Constructions with the introducer ‘there’ identify the subject of the sentence as the rheme, while the theme (usually it is an adverbial modifier of place) is shifted to the end of the utterance, e.g.: There is a book on the table. The actual division of such sentences is reverse without any emotive connotations expressed. Cf.: The book is on the table; in this sentence both the word order and the actual division are direct: the subject is the theme of the sentence.

Emphatic identification of the rheme expressed by various nominative parts of the sentence (except for the predicate) is achieved by constructions with the anticipatory ‘it’, e.g.: It is Charlie who is late; It was back in 1895 that Popov invented radio.

The opposed nominative parts of the sentence are marked as rhematic in sentences with contrastive complexes, e.g.: Charlie, not John, is absent today.

Articles and other determiners, in accord with their either identifying or generalizing semantics, are used to identify the informative part “already known“, the theme (definite determiners) or the “not yet known” information, the rheme (indefinite determiners). E.g.: The man (theme) appeared unexpectedly. – A man (rheme) appeared. But this correlation is not obligatory, because the theme is not always the information already known; it may be something about which certain information is given, so, the indefinite article may be used with the theme too, e.g.: A voice called Mary.

Various intensifying particles, such as only, just, merely, namely, at least, rather than, even, precisely, etc., identify the nominative part of the sentence before which they are used as the rheme, e.g.: Only Charlie is late today. Similar is the function of the intensifying auxiliary verb ‘do’, which turns the predicate into the rheme of the sentence, while the rest of the predicate group is turned into the transition or even the theme, e.g.: I did help your sister (cf.: I helped your sister).

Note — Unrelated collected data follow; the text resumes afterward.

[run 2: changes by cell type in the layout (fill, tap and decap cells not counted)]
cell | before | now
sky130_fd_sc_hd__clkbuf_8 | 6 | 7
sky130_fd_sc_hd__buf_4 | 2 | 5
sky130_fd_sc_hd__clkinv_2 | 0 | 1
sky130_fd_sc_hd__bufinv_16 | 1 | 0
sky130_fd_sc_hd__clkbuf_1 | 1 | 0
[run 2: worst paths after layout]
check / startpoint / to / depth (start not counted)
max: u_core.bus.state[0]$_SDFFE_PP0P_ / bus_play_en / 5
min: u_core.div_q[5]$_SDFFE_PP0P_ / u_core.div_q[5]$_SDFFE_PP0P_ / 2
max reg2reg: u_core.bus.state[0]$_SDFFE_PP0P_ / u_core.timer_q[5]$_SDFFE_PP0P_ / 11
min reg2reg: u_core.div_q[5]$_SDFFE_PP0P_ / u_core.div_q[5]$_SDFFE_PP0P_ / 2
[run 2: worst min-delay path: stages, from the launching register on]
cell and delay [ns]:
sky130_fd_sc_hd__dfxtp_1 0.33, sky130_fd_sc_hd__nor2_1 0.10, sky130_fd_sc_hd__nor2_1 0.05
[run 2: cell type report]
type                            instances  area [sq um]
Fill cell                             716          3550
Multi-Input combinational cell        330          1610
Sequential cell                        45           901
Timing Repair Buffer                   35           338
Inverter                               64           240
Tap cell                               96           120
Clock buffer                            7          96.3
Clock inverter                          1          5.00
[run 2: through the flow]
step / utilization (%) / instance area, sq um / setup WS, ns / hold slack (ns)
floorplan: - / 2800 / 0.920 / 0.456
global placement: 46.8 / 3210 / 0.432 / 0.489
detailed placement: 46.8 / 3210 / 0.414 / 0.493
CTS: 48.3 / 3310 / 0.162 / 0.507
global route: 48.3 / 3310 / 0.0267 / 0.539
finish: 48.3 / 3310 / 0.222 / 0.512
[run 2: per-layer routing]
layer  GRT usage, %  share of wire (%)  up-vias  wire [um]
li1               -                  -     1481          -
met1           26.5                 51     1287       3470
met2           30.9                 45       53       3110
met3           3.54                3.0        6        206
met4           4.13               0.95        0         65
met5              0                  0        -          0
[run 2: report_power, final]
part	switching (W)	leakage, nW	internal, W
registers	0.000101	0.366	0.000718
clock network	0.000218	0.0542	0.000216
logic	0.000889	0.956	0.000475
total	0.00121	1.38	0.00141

The major lingual means of actual division of the sentence is intonation, especially the stress which identifies the rheme; it is traditionally defined as “logical accent” or “rhematic accent”. Intonation is universal and inseparable from the other means of actual division described above, especially from word-order patterns: in cases of direct actual division (which make up the majority of sentences) the logical stress is focused on the last notional word in the sentence in the predicate group, identifying it as the informative center of the sentence; in cases of reverse actual division, the logical stress may indicate the rheme at the beginning of the utterance, e.g.: Charlie (theme) is late (logical accent, rheme). - Charlie (logical accent, rheme) is late (theme). In written speech the logical accent is represented by all the other rheme-identifying lingual means, which indicate its position directly or indirectly. They can be technically supported by special graphical means of rheme-identification, such as italics, bold type, underlinings, etc.